| THE PROBLEM |
From the first line of the records down to the one that holds "0.327 | 3150 |", transcribe each line exactly and add nothing.

==== MATERIAL TO PROCESS

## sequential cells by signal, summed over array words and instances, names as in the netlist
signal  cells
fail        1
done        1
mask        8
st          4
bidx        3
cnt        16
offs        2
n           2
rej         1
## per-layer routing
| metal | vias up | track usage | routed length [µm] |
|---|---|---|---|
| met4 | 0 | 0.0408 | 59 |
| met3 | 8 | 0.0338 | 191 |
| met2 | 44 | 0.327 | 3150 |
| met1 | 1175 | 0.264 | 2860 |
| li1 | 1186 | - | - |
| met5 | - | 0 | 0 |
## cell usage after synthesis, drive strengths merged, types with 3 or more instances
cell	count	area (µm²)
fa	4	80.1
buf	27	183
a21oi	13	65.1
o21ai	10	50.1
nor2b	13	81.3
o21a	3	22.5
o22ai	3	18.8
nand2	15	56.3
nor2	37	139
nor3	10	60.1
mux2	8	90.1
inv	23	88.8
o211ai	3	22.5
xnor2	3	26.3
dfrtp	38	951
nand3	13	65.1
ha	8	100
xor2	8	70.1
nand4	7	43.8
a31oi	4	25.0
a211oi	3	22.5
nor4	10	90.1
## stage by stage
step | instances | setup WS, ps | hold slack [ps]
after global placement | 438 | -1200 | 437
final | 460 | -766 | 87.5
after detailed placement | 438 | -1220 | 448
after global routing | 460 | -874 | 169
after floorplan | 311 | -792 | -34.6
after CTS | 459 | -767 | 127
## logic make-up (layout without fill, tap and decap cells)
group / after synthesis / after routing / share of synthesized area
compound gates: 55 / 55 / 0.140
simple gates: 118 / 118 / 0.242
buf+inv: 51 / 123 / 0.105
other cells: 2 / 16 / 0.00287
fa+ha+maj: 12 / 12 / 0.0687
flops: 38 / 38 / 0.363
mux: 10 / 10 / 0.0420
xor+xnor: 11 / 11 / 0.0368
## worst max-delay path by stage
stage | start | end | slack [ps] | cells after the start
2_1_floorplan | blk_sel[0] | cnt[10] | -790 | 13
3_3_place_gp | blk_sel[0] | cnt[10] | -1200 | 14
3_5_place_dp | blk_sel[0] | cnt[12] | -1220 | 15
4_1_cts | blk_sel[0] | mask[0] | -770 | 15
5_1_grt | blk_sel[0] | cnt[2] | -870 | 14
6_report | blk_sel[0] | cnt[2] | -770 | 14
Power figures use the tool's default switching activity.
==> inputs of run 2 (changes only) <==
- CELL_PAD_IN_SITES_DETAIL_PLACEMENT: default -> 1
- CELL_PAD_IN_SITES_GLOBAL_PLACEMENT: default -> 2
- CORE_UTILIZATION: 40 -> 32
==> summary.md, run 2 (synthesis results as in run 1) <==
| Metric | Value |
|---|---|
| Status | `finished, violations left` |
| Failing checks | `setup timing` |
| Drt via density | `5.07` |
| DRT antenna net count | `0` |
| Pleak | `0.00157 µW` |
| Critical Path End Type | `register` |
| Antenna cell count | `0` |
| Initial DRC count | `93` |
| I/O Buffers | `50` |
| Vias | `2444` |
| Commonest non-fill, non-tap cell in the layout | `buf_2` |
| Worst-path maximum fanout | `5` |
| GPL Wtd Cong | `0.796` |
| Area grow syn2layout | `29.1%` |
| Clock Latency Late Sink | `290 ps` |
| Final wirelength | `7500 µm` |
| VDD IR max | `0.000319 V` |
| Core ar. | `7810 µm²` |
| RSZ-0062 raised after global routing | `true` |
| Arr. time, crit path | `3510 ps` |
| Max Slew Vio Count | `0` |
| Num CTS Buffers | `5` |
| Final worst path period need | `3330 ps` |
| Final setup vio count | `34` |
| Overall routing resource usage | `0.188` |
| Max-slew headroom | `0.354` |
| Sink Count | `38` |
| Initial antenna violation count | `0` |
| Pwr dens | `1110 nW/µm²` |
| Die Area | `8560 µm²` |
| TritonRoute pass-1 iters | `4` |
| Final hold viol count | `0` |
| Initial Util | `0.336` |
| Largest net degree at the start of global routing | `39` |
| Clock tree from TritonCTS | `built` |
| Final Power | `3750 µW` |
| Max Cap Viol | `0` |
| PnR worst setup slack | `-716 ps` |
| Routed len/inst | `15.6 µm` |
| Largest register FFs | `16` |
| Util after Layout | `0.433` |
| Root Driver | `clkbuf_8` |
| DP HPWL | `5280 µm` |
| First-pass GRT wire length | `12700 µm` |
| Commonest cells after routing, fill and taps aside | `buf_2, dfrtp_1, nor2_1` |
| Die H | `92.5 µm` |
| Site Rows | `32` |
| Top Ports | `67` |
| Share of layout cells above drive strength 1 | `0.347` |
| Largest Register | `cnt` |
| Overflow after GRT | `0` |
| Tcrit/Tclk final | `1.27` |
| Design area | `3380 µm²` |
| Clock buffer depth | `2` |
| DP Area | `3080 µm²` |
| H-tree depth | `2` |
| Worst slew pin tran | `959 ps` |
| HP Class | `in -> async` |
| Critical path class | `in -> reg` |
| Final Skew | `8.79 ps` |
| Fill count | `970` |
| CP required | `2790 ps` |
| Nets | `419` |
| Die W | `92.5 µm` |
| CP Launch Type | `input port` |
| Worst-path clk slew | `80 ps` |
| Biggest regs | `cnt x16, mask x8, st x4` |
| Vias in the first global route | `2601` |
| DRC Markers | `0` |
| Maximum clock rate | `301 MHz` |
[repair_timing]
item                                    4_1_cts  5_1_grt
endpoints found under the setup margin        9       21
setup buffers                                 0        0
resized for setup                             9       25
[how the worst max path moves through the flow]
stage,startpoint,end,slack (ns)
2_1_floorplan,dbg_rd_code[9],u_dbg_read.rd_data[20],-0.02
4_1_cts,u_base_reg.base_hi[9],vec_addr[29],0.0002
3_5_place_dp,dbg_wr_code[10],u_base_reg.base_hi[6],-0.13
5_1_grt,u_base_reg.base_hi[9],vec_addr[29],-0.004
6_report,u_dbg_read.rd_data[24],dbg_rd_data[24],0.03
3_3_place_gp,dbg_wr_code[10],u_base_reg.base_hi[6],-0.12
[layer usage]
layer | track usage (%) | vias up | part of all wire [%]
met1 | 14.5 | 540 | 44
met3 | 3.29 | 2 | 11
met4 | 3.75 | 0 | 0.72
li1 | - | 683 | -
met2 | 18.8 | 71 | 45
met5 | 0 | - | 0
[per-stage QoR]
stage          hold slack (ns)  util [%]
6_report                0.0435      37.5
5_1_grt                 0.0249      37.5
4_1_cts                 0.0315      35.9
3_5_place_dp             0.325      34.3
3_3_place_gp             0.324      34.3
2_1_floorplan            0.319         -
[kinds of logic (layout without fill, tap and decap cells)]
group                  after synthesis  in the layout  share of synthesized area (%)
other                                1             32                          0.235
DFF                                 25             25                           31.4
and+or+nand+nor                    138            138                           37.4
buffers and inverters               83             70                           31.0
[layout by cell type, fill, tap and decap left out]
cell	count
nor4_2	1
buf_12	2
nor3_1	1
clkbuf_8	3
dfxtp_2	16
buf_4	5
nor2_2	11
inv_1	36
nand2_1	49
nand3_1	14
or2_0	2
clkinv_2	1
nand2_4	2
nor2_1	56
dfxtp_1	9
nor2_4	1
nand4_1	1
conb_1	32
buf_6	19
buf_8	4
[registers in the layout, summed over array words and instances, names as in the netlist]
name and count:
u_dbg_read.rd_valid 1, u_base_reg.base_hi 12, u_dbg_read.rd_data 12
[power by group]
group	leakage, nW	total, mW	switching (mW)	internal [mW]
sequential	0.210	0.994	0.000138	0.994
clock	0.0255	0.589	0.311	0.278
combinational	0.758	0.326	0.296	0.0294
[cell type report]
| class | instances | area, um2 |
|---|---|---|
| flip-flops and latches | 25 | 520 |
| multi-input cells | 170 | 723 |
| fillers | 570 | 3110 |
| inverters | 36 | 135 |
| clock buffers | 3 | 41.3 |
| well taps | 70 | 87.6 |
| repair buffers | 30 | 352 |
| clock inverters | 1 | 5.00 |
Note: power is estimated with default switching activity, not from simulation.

========

| SOLVED PROBLEM |
## sequential cells by signal, summed over array words and instances, names as in the netlist
signal  cells
fail        1
done        1
mask        8
st          4
bidx        3
cnt        16
offs        2
n           2
rej         1
## per-layer routing
| metal | vias up | track usage | routed length [µm] |
|---|---|---|---|
| met4 | 0 | 0.0408 | 59 |
| met3 | 8 | 0.0338 | 191 |
| met2 | 44 | 0.327 | 3150 |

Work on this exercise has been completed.